Overview
In the ProcessorFuzz workflow, the Transition Map (TM) records CSR transitions that have already been observed during a fuzzing session. After the Transition Unit creates tuples for detected transitions, it queries the map to determine whether each transition is new or a duplicate. Tuples representing new transitions are added to the map, and the corresponding test input is marked as interesting. The transition map starts empty at the beginning of a fuzzing session and is maintained throughout the session.
Role in ProcessorFuzz
The Transition Map is used by the Transition Unit. The Transition Unit takes an extended ISA trace log as input and communicates with the TM to decide whether the trace contains any new transitions. This decision drives ProcessorFuzz's downstream execution:
- The Transition Unit extracts CSR transitions from the extended ISA trace log.
- ProcessorFuzz filters out transitions that are not useful for testing-relevant architectural state changes.
- The Transition Unit queries the Transition Map to check whether the remaining detected transitions have been seen before.
- If a unique CSR transition is found, ProcessorFuzz launches RTL simulation, generates an extended RTL trace log, and compares it against the extended ISA trace log.
- If no unique transition is found, ProcessorFuzz discards the input and continues with the next fuzzing iteration.
Why track transitions instead of states
ProcessorFuzz uses CSR-transition coverage rather than only tracking unique CSR values. The paper motivates this by noting that state-only coverage can miss behavior that depends on the previous state. In the described example, a bug triggers in state N2 only if the previous state was N1; if N1 and N2 have already been covered individually, a state-only metric would not reward the transition from N1 to N2. By monitoring transitions, ProcessorFuzz can detect that transition as new even though both endpoint states were already observed.
The authors compare this rationale to software fuzzers that monitor program edges rather than only basic blocks: the transition captures ordering information that individual states do not.
Filtering and CSR selection
The usefulness of the Transition Map depends on which CSR transitions are admitted into it. ProcessorFuzz does not treat every CSR value change as equally useful. The paper states that monitoring all available CSRs can mislead the fuzzer because some CSRs do not provide distinctive information about the processor state. For example, monitoring instret, which holds the total number of retired instructions, would cause every committed instruction to appear as a transition, making nearly every test input appear interesting.

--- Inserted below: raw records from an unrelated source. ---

--- src/design/periodic_wakeup_and_system_options.sv ---
// periodic wakeup timer, system options two, identification registers
// assumes ext_clk_in and osc ticks synchronous to pclk, apb master
//
// Behaviour
// - timer1 ext select bit 3: 0 ext clock pin, 1 timer two overflow
// - converter trigger bit 2: 0 periodic overflow, 1 timer one overflow
// - channel one pin bit 1: 0 port a bit 1, 1 port b bit 5
// - channel zero pin bit 0: 0 port a bit 0, 1 port b bit 4
// - identification registers are read-only, hard-wired
// - high id bits 7:4 give a 4-bit revision
// - 12-bit part number: top four in high 3:0, low eight in low
// - timeout flag bit 7 read-only, set when selected period reached
// - writing 1 to ack bit 6 clears flag; ack reads 0
// - clock select bit 5: 0 internal 1 kHz, 1 external clock
// - interrupt enable bit 4 allows periodic requests
// - delay field 2:0 rw; 000 stops and clears counter
// - internal periods 8,32,64,128,256,512 ms and 1.024 s
// - external periods 256 up to 32768 external cycles
// - pending bit clears with the flag and on reset
//
// Added by the designer: the APB slave port and the register offsets.
`timescale 1ns/1ps
module periodic_wakeup_and_system_options
	import wakeup_sys_pkg::*;
#(
	parameter int osc_div_cycles = osc_div,
	parameter logic [3:0] rev_code = rev_default,
	parameter logic [11:0] part_code = part_default
)
(
	input wire logic pclk,
	input wire logic presetn,
	input wire logic psel,
	input wire logic penable,
	input wire logic pwrite,
	input wire logic [7:0] paddr,
	input wire logic [31:0] pwdata,
	output logic [31:0] prdata,
	output logic pready,
	output logic pslverr,
	input wire logic ext_clk_in,
	input wire logic ext_timer_clock_pin,
	input wire logic timer_two_ovf,
	input wire logic timer_one_ovf,
	input wire logic [1:0] timer_clock_source_field,
	input wire logic pwm_channel_one,
	input wire logic pwm_channel_zero,
	output logic timer_one_ext_clk,
	output logic converter_hw_trigger,
	output logic periodic_ovf_pulse,
	output logic periodic_irq_req,
	output logic port_a_bit_zero,
	output logic port_a_bit_one,
	output logic port_b_bit_four,
	output logic port_b_bit_five,
	output logic irq
);

	// ==========================================================
	// bus decode
	// ==========================================================
	// zero-wait slave; unmapped addresses answer pslverr
	wire access = psel & penable;
	wire wr = access & pwrite;
	wire sel_opts = paddr == addr_opts_two;
	wire sel_idh = paddr == addr_id_high;
	wire sel_idl = paddr == addr_id_low;
	wire sel_ctl = paddr == addr_tmr_ctl;
	wire sel_stat = paddr == addr_irq_stat;
	wire sel_mask = paddr == addr_irq_mask;
	wire sel_pend = paddr == addr_pending;
	wire mapped = sel_opts | sel_idh | sel_idl | sel_ctl | sel_stat
		| sel_mask | sel_pend;
	// id and pending registers refuse writes
	wire ro_write = pwrite & (sel_idh | sel_idl | sel_pend);
	assign pready = 1'b1;
	assign pslverr = access & (~mapped | ro_write);

	logic [3:0] opts_r;
	logic flag_r;
	logic clk_sel_r;
	logic irq_en_r;
	logic [2:0] delay_r;
	logic stat_r;
	logic mask_r;
	logic [31:0] prdata_r;
	logic [15:0] div_r;
	logic [15:0] div_nxt;
	logic [15:0] cnt_r;
	logic [15:0] cnt_nxt;
	logic ext_d_r;
	logic ovf_r;

	// ==========================================================
	// period selection
	// ==========================================================
	logic [15:0] period;
	always_comb
	begin
		period = 16'h0;
		if (!clk_sel_r)
		begin
			case (delay_r)
				3'h1: period = 16'(per_ms_1);
				3'h2: period = 16'(per_ms_2);
				3'h3: period = 16'(per_ms_3);
				3'h4: period = 16'(per_ms_4);
				3'h5: period = 16'(per_ms_5);
				3'h6: period = 16'(per_ms_6);
				3'h7: period = 16'(per_ms_7);
				default: period = 16'h0;
			endcase
		end
		else
		begin
			case (delay_r)
				3'h1: period = 16'(per_ext_1);
				3'h2: period = 16'(per_ext_2);
				3'h3: period = 16'(per_ext_3);
				3'h4: period = 16'(per_ext_4);
				3'h5: period = 16'(per_ext_5);
				3'h6: period = 16'(per_ext_6);
				3'h7: period = 16'(per_ext_7);
				default: period = 16'h0;
			endcase
		end
	end
	// 16 bits hold the longest external period, 32768 ticks
	wire run = delay_r != delay_off;
	wire osc_tick = div_r == 16'(osc_div_cycles - 1);
	assign div_nxt = (osc_tick | ~run) ? 16'h0 : div_r + 16'h1;
	wire ext_tick = ext_clk_in & ~ext_d_r;
	// tick source follows the clock select
	wire tick = run & (clk_sel_r ? ext_tick : osc_tick);
	// hit on the period's last tick, so counts run 0 to period-1
	wire hit = tick & (cnt_r == period - 16'h1);
	assign cnt_nxt = ~run ? 16'h0 : hit ? 16'h0 : tick ? cnt_r + 16'h1
		: cnt_r;

	// ==========================================================
	// timer state
	// ==========================================================
	// counter holds cleared while the delay field is off
	always_ff @(posedge pclk or negedge presetn)
	begin
		if (!presetn)
		begin
			div_r <= 16'h0;
			cnt_r <= 16'h0;
			ext_d_r <= 1'b0;
			ovf_r <= 1'b0;
		end
		else
		begin
			div_r <= div_nxt;
			cnt_r <= cnt_nxt;
			ext_d_r <= ext_clk_in;
			ovf_r <= hit;
		end
	end

	// ==========================================================
	// registers
	// ==========================================================
	wire ack = wr & sel_ctl & pwdata[bit_ack];
	wire stat_clr = wr & sel_stat & pwdata[0];
	// set wins over clear for the flag and the sticky status
	always_ff @(posedge pclk or negedge presetn)
	begin
		if (!presetn)
		begin
			opts_r <= 4'h0;
			flag_r <= 1'b0;
			clk_sel_r <= 1'b0;
			irq_en_r <= 1'b0;
			delay_r <= 3'h0;
			stat_r <= 1'b0;
			mask_r <= 1'b0;
		end
		else
		begin
			if (wr & sel_opts)
				opts_r <= pwdata[3:0];
			if (wr & sel_ctl)
			begin
				clk_sel_r <= pwdata[bit_clk_sel];
				irq_en_r <= pwdata[bit_irq_en];
				delay_r <= pwdata[2:0];
			end
			flag_r <= hit | (flag_r & ~ack);
			stat_r <= hit | (stat_r & ~stat_clr);
			if (wr & sel_mask)
				mask_r <= pwdata[0];
		end
	end

	// ==========================================================
	// read data
	// ==========================================================
	// ack bit always reads zero
	wire [7:0] ctl_rd = {flag_r, 1'b0, clk_sel_r, irq_en_r, 1'b0,
		delay_r};
	wire [7:0] idh_rd = {rev_code, part_code[11:8]};
	wire [7:0] idl_rd = part_code[7:0];
	wire [7:0] pend_rd = {7'h0, flag_r};
	wire [7:0] rd_byte = sel_opts ? {4'h0, opts_r} : sel_idh ? idh_rd
		: sel_idl ? idl_rd : sel_ctl ? ctl_rd : sel_stat ? {7'h0, stat_r}
		: sel_mask ? {7'h0, mask_r} : sel_pend ? pend_rd : 8'h0;
	always_ff @(posedge pclk or negedge presetn)
	begin
		if (!presetn)
			prdata_r <= 32'h0;
		else if (psel & ~penable & ~pwrite)
			prdata_r <= {24'h0, rd_byte};
	end
	assign prdata = prdata_r;

	// ==========================================================
	// routing
	// ==========================================================
	wire src_ext = timer_clock_source_field[1] == clk_src_ext_hi[1];
	// selected clock only reaches timer one in external mode
	assign timer_one_ext_clk = src_ext & (opts_r[bit_t1_ext]
		? timer_two_ovf : ext_timer_clock_pin);
	assign converter_hw_trigger = opts_r[bit_conv_trig] ? timer_one_ovf
		: ovf_r;
	assign port_a_bit_one = ~opts_r[bit_ch1_pin] & pwm_channel_one;
	assign port_b_bit_five = opts_r[bit_ch1_pin] & pwm_channel_one;
	assign port_a_bit_zero = ~opts_r[bit_ch0_pin] & pwm_channel_zero;
	assign port_b_bit_four = opts_r[bit_ch0_pin] & pwm_channel_zero;
	assign periodic_ovf_pulse = ovf_r;
	assign periodic_irq_req = flag_r & irq_en_r;
	assign irq = stat_r & mask_r;

	// ==========================================================
	// checks
	// ==========================================================
	property p_ack_clear;
		@(posedge pclk) disable iff (!presetn)
		(ack & ~hit) |=> !flag_r;
	endproperty
	a_ack_clear: assert property (p_ack_clear)
		else $error("ack did not clear flag");

	property p_flag_set;
		@(posedge pclk) disable iff (!presetn)
		hit |=> flag_r && ovf_r;
	endproperty
	a_flag_set: assert property (p_flag_set)
		else $error("timeout did not set flag");

	property p_pulse_one;
		@(posedge pclk) disable iff (!presetn)
		ovf_r |=> !ovf_r;
	endproperty
	a_pulse_one: assert property (p_pulse_one)
		else $error("overflow pulse longer than one cycle");

	property p_off_clear;
		@(posedge pclk) disable iff (!presetn)
		!run |=> cnt_r == 16'h0;
	endproperty
	a_off_clear: assert property (p_off_clear)
		else $error("counter not cleared when off");

	property p_irq_req;
		@(posedge pclk) disable iff (!presetn)
		periodic_irq_req == (flag_r && irq_en_r);
	endproperty
	a_irq_req: assert property (p_irq_req)
		else $error("irq request mismatch");

	property p_trig;
		@(posedge pclk) disable iff (!presetn)
		!opts_r[bit_conv_trig] |-> converter_hw_trigger == ovf_r;
	endproperty
	a_trig: assert property (p_trig)
		else $error("trigger routing wrong");

	property p_id_ro;
		@(posedge pclk) disable iff (!presetn)
		(access & sel_idh) |-> pslverr == pwrite;
	endproperty
	a_id_ro: assert property (p_id_ro)
		else $error("id write not refused");

	property p_pend;
		@(posedge pclk) disable iff (!presetn)
		(ack & ~hit) |=> pend_rd[bit_pend_periodic] == 1'b0;
	endproperty
	a_pend: assert property (p_pend)
		else $error("pending not cleared");

	property p_restart;
		@(posedge pclk) disable iff (!presetn)
		hit |=> cnt_r == 16'h0;
	endproperty
	a_restart: assert property (p_restart)
		else $error("count did not restart after timeout");

	property p_count_up;
		@(posedge pclk) disable iff (!presetn)
		(tick & ~hit) |=> cnt_r == $past(cnt_r) + 16'h1;
	endproperty
	a_count_up: assert property (p_count_up)
		else $error("counter missed a tick");

	property p_flag_hold;
		@(posedge pclk) disable iff (!presetn)
		(flag_r & ~ack) |=> flag_r;
	endproperty
	a_flag_hold: assert property (p_flag_hold)
		else $error("flag lost without ack");

	property p_flag_quiet;
		@(posedge pclk) disable iff (!presetn)
		(!flag_r & !hit) |=> !flag_r;
	endproperty
	a_flag_quiet: assert property (p_flag_quiet)
		else $error("flag set without timeout");

	property p_ovf_quiet;
		@(posedge pclk) disable iff (!presetn)
		!hit |=> !ovf_r;
	endproperty
	a_ovf_quiet: assert property (p_ovf_quiet)
		else $error("overflow pulse without timeout");

	property p_stop_quiet;
		@(posedge pclk) disable iff (!presetn)
		!run |=> !ovf_r;
	endproperty
	a_stop_quiet: assert property (p_stop_quiet)
		else $error("overflow while stopped");

	property p_irq_block;
		@(posedge pclk) disable iff (!presetn)
		!irq_en_r |-> !periodic_irq_req;
	endproperty
	a_irq_block: assert property (p_irq_block)
		else $error("request while interrupt disabled");

	property p_pins_one;
		@(posedge pclk) disable iff (!presetn)
		!(port_a_bit_one && port_b_bit_five);
	endproperty
	a_pins_one: assert property (p_pins_one)
		else $error("channel one on both pins");

	property p_pins_zero;
		@(posedge pclk) disable iff (!presetn)
		!(port_a_bit_zero && port_b_bit_four);
	endproperty
	a_pins_zero: assert property (p_pins_zero)
		else $error("channel zero on both pins");

	property p_t1_gate;
		@(posedge pclk) disable iff (!presetn)
		(timer_clock_source_field[1] != clk_src_ext_hi[1])
			|-> !timer_one_ext_clk;
	endproperty
	a_t1_gate: assert property (p_t1_gate)
		else $error("timer one clock leaked in internal mode");

	property p_id_read;
		@(posedge pclk) disable iff (!presetn)
		(psel & ~penable & ~pwrite & sel_idl)
			|=> prdata == {24'h0, part_code[7:0]};
	endproperty
	a_id_read: assert property (p_id_read)
		else $error("low id read wrong");

	c_hit: cover property (@(posedge pclk) disable iff (!presetn) hit);
	c_ack: cover property (@(posedge pclk) disable iff (!presetn)
		flag_r ##1 !flag_r);
	c_ext: cover property (@(posedge pclk) disable iff (!presetn)
		hit && clk_sel_r);
	c_irq: cover property (@(posedge pclk) disable iff (!presetn)
		periodic_irq_req ##1 !periodic_irq_req);
	c_off: cover property (@(posedge pclk) disable iff (!presetn)
		run ##1 !run);

endmodule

ProcessorFuzz also filters transitions caused by writes to status CSRs when those transitions do not affect the architectural state in a way relevant to processor testing. The paper gives mstatus in RISC-V as an example of a status CSR whose legal writes may be overwritten later by updated status.

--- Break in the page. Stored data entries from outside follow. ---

### src/srac_pkg.sv
// constants shared by the serial real-time clock core and its write buffer
// assumes a single 40 MHz clock domain and synchronous bus pin samples
package srac_pkg;
	// bus address, 7 upper bits matched, bit 0 is the direction bit
	localparam logic [7:0] DEV_ADDR      = 8'hD0;
	localparam int         NUM_REGS      = 8;
	localparam int         PTR_W         = 3;
	localparam logic [2:0] PTR_RESET     = 3'h0;
	// byte locations in access order
	localparam logic [2:0] IDX_SEC       = 3'h0;
	localparam logic [2:0] IDX_MIN       = 3'h1;
	localparam logic [2:0] IDX_HRS       = 3'h2;
	localparam logic [2:0] IDX_DAY       = 3'h3;
	localparam logic [2:0] IDX_DATE      = 3'h4;
	localparam logic [2:0] IDX_MON       = 3'h5;
	localparam logic [2:0] IDX_YEAR      = 3'h6;
	localparam logic [2:0] IDX_CTRL      = 3'h7;
	// bcd limits of each counter
	localparam logic [7:0] SEC_MAX       = 8'h59;
	localparam logic [7:0] MIN_MAX       = 8'h59;
	localparam logic [7:0] HRS_MAX       = 8'h23;
	localparam logic [7:0] DAY_MAX       = 8'h07;
	localparam logic [7:0] MON_MAX       = 8'h12;
	localparam logic [7:0] YEAR_MAX      = 8'h99;
	localparam logic [7:0] BCD_ZERO      = 8'h00;
	localparam logic [7:0] BCD_ONE       = 8'h01;
	localparam logic [7:0] DATE_28       = 8'h28;
	localparam logic [7:0] DATE_29       = 8'h29;
	localparam logic [7:0] DATE_30       = 8'h30;
	localparam logic [7:0] DATE_31       = 8'h31;
	localparam logic [7:0] MON_FEB       = 8'h02;
	localparam logic [7:0] MON_APR       = 8'h04;
	localparam logic [7:0] MON_JUN       = 8'h06;
	localparam logic [7:0] MON_SEP       = 8'h09;
	localparam logic [7:0] MON_NOV       = 8'h11;
	// hours byte: bits 5:0 hours, bit 6 century
	localparam logic [7:0] HRS_MASK      = 8'h3F;
	localparam int         HRS_CENT_BIT  = 6;
	// reset contents of the clock bytes
	localparam logic [7:0] RST_VAL [NUM_REGS] = '{8'h00, 8'h00, 8'h00, 8'h01,
		8'h01, 8'h01, 8'h00, 8'h00};
	// crystal rate, divided down to one seconds tick
	localparam int         XTAL_HZ       = 32768;
	localparam int         PRE_W         = 15;
	// buffered writes: pointer plus data byte, eight deep
	localparam int         FIFO_W        = PTR_W + 8;
	localparam int         FIFO_D        = 8;
	localparam logic [3:0] BITS_PER_BYTE = 4'h8;

	typedef enum logic [7:0] {
		ST_IDLE = 8'h01,
		ST_ADDR = 8'h02,
		ST_ACKA = 8'h04,
		ST_WADR = 8'h08,
		ST_WDAT = 8'h10,
		ST_ACKW = 8'h20,
		ST_RDAT = 8'h40,
		ST_RACK = 8'h80
	} srac_state_t;
endpackage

Relationship to RTL checking
The Transition Map is part of the coverage-feedback path, not the final correctness oracle. When a test input produces a unique CSR transition, ProcessorFuzz uses that signal to run RTL simulation and compare the extended RTL trace log with the extended ISA trace log. A difference between the two logs is treated as a potential processor-design bug that requires investigation by a verification engineer.